▸ Excerpted records:
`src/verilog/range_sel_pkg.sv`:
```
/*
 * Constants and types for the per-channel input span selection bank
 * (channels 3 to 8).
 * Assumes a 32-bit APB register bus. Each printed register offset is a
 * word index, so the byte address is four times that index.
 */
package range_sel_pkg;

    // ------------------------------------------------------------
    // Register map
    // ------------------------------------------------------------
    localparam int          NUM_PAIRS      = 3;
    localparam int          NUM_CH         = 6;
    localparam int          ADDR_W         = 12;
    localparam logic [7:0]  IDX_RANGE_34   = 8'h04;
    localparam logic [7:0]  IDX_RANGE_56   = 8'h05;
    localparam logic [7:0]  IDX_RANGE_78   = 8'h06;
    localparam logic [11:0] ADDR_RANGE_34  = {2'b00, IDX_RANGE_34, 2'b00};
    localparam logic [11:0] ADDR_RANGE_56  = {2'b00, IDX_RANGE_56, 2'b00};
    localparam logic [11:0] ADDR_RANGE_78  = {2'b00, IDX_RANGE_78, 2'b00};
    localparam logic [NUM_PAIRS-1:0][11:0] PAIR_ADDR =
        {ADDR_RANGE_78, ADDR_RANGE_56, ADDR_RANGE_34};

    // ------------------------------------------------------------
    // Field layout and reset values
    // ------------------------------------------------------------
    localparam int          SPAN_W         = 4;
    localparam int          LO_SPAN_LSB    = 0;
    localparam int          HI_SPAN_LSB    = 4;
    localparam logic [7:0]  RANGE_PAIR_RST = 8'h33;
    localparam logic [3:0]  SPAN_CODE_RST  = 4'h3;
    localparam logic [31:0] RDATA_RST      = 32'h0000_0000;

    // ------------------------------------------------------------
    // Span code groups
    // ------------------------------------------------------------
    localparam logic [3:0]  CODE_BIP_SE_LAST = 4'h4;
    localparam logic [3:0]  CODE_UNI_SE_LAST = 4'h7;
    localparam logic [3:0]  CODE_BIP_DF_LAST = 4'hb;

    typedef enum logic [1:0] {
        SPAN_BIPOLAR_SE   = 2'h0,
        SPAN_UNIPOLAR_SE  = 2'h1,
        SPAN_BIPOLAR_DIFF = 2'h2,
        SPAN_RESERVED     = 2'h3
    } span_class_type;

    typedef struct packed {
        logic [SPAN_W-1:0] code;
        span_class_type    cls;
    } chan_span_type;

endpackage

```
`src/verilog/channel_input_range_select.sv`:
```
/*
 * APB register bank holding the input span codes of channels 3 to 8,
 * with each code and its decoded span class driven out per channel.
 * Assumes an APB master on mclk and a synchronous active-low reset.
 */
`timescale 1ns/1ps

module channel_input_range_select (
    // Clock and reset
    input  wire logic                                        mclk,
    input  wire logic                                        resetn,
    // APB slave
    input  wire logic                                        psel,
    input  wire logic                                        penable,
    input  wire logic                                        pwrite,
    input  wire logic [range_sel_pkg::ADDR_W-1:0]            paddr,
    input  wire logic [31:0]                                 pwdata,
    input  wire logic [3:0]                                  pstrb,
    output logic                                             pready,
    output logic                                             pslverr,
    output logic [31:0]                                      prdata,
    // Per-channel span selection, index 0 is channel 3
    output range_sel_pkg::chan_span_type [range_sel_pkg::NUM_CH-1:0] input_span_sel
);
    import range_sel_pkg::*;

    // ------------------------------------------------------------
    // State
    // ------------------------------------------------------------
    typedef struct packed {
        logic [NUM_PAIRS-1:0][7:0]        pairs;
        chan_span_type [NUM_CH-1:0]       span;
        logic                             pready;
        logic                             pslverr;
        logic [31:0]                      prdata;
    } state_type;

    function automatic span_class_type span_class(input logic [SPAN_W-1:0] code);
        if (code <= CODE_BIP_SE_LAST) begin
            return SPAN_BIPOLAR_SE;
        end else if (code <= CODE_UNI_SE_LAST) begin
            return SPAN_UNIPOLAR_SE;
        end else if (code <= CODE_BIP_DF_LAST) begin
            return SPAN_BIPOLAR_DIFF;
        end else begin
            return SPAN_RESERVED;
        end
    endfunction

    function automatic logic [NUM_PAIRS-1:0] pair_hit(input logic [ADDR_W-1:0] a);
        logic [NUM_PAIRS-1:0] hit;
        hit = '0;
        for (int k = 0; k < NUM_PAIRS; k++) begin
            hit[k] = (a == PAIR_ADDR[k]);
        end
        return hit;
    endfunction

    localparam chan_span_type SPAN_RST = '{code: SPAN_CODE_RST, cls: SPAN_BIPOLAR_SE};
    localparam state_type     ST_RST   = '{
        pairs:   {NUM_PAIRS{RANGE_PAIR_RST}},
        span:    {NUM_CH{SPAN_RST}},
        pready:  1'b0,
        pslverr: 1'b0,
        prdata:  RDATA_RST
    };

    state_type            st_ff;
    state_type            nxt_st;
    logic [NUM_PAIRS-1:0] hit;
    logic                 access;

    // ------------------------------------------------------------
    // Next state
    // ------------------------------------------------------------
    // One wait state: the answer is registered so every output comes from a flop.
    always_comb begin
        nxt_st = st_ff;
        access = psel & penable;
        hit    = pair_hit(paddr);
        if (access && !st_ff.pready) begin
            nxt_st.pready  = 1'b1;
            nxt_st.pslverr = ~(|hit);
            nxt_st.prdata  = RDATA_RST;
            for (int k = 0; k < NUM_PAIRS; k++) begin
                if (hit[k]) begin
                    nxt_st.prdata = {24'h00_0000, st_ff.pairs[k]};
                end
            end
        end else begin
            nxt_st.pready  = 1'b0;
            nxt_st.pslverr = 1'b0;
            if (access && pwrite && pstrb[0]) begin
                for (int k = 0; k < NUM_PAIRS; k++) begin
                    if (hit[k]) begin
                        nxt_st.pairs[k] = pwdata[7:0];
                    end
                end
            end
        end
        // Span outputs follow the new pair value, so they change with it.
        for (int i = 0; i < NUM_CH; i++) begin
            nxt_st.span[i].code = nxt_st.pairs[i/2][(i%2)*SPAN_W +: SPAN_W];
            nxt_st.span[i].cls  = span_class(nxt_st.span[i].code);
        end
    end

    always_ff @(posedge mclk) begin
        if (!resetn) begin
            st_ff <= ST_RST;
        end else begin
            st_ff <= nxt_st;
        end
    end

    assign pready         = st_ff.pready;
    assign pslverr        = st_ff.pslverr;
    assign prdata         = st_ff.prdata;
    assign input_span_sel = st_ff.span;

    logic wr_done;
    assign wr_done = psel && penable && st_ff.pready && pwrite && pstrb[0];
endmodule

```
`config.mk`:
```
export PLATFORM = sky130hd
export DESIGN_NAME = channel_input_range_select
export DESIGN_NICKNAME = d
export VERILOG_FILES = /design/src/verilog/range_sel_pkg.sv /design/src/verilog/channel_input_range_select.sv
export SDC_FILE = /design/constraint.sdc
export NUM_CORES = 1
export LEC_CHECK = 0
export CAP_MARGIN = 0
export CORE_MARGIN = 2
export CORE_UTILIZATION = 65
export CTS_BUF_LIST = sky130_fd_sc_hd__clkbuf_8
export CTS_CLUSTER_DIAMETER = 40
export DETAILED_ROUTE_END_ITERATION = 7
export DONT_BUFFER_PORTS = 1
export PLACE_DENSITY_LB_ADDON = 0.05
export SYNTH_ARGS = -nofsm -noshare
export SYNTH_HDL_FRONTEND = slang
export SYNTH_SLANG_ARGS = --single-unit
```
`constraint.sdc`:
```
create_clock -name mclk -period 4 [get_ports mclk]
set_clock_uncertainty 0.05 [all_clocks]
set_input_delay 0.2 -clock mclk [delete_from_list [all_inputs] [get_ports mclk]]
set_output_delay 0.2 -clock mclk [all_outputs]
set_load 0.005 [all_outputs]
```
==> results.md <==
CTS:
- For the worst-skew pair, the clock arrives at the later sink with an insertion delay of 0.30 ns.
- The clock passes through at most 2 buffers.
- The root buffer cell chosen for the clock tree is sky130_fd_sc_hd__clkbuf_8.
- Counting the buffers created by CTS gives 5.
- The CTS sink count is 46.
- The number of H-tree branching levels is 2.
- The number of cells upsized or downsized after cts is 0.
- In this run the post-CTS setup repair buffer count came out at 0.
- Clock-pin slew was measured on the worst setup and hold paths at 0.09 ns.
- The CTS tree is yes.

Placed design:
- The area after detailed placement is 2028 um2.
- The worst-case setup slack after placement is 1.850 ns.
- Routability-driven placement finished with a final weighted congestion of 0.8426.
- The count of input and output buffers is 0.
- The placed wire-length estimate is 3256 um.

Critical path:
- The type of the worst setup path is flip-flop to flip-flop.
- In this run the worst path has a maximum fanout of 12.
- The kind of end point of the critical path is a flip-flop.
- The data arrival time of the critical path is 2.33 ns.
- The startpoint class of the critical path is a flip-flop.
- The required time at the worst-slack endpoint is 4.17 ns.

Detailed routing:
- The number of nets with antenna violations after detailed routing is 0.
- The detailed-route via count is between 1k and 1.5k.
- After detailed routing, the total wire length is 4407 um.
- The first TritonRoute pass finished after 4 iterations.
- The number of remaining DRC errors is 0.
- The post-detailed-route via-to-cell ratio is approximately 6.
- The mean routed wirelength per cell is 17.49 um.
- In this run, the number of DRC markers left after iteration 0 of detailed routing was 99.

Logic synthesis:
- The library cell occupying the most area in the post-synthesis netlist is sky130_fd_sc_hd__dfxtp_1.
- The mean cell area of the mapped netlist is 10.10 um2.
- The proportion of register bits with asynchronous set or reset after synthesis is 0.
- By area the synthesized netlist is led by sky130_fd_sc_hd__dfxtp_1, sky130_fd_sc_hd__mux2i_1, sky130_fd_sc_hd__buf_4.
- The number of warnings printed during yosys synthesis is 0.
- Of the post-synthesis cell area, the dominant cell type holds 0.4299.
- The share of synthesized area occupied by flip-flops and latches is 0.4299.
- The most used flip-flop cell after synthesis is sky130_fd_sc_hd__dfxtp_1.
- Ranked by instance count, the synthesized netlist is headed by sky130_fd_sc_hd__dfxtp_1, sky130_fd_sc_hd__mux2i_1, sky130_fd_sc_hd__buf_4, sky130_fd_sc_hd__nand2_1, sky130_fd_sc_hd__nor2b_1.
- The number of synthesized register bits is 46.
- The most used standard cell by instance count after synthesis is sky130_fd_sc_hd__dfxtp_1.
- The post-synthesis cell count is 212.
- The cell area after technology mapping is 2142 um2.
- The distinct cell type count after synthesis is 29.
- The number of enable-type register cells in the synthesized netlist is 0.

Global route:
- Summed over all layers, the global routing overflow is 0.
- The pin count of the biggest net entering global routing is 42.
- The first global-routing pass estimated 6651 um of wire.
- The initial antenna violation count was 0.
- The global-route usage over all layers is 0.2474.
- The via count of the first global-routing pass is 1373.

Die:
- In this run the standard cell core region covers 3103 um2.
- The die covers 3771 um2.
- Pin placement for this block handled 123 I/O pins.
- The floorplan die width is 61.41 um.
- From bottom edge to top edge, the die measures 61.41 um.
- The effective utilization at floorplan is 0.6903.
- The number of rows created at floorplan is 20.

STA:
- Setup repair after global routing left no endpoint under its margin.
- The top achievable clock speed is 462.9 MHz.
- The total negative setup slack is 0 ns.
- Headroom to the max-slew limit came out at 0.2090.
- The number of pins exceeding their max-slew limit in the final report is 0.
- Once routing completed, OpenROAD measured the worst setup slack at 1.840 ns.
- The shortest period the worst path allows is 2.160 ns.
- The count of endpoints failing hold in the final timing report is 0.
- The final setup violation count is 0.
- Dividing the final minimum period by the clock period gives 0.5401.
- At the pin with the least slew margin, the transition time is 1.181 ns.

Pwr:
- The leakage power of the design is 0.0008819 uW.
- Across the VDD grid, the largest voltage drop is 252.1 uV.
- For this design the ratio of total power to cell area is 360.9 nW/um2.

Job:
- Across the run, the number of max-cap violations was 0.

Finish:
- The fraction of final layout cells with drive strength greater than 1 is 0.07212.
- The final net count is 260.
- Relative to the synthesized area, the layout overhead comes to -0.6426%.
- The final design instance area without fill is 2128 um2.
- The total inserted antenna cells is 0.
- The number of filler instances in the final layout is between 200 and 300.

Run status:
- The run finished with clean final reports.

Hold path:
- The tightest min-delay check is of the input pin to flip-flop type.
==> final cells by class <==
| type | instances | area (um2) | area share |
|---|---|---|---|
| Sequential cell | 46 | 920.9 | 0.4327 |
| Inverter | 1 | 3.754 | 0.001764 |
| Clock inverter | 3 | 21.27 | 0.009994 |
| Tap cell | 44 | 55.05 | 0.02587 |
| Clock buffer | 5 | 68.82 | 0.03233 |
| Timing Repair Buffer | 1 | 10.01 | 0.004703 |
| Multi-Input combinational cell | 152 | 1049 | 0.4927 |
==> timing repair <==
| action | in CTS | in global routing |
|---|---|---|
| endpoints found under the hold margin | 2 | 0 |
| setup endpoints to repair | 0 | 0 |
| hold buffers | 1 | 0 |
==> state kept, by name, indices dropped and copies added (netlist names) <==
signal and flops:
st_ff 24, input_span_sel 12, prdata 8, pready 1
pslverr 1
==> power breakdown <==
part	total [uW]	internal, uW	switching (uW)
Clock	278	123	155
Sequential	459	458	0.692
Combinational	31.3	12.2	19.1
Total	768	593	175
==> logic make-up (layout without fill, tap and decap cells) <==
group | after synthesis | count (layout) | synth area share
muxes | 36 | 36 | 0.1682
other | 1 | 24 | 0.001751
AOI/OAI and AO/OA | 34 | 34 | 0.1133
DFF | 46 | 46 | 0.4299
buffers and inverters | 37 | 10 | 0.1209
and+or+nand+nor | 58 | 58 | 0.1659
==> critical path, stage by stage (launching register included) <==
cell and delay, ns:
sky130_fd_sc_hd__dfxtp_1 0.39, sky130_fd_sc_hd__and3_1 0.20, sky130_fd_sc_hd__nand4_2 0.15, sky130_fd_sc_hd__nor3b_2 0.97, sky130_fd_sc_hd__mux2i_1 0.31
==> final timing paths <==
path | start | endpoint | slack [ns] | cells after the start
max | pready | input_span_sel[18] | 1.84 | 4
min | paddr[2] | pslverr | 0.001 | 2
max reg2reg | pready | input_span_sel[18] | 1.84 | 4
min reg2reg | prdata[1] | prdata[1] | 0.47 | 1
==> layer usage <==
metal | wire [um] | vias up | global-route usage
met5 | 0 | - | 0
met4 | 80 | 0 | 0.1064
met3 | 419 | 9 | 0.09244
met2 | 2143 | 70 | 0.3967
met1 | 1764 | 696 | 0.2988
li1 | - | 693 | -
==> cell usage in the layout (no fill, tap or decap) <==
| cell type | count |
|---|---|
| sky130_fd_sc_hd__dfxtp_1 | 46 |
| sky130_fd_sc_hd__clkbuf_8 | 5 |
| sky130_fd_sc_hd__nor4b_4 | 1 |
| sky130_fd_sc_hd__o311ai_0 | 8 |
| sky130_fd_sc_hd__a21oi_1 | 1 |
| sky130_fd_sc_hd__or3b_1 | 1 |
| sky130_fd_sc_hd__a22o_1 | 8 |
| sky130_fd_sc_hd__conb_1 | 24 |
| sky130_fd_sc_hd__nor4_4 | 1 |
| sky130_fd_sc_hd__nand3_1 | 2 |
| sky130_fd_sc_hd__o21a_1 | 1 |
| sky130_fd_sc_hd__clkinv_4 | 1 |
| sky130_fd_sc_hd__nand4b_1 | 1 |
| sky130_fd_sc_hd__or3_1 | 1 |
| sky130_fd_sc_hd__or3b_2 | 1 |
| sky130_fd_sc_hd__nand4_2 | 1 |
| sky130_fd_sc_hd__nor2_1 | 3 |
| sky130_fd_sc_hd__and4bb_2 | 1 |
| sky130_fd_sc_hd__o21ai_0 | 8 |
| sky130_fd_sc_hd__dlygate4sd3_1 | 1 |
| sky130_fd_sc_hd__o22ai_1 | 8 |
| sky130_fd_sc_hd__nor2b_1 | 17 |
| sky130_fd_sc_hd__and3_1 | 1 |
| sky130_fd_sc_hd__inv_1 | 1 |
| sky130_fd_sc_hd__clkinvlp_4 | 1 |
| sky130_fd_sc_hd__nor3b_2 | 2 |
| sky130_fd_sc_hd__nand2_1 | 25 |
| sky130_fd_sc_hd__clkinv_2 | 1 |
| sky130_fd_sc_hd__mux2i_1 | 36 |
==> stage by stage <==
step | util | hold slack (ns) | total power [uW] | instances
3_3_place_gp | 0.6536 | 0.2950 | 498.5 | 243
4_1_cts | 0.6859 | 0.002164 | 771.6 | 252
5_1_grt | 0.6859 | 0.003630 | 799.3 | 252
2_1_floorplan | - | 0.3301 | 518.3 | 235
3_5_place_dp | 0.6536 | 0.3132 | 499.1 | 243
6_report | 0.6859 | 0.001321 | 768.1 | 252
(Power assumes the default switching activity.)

▸ Requirement:
Copy out, word for word, the part of the entries above that begins at the line with "sky130_fd_sc_hd__nand4b_1 | 1 |" and ends at the line with "sky130_fd_sc_hd__nor2b_1 | 17 |", including both.

▸ Reply:
| sky130_fd_sc_hd__nand4b_1 | 1 |
| sky130_fd_sc_hd__or3_1 | 1 |
| sky130_fd_sc_hd__or3b_2 | 1 |
| sky130_fd_sc_hd__nand4_2 | 1 |
| sky130_fd_sc_hd__nor2_1 | 3 |
| sky130_fd_sc_hd__and4bb_2 | 1 |
| sky130_fd_sc_hd__o21ai_0 | 8 |
| sky130_fd_sc_hd__dlygate4sd3_1 | 1 |
| sky130_fd_sc_hd__o22ai_1 | 8 |
| sky130_fd_sc_hd__nor2b_1 | 17 |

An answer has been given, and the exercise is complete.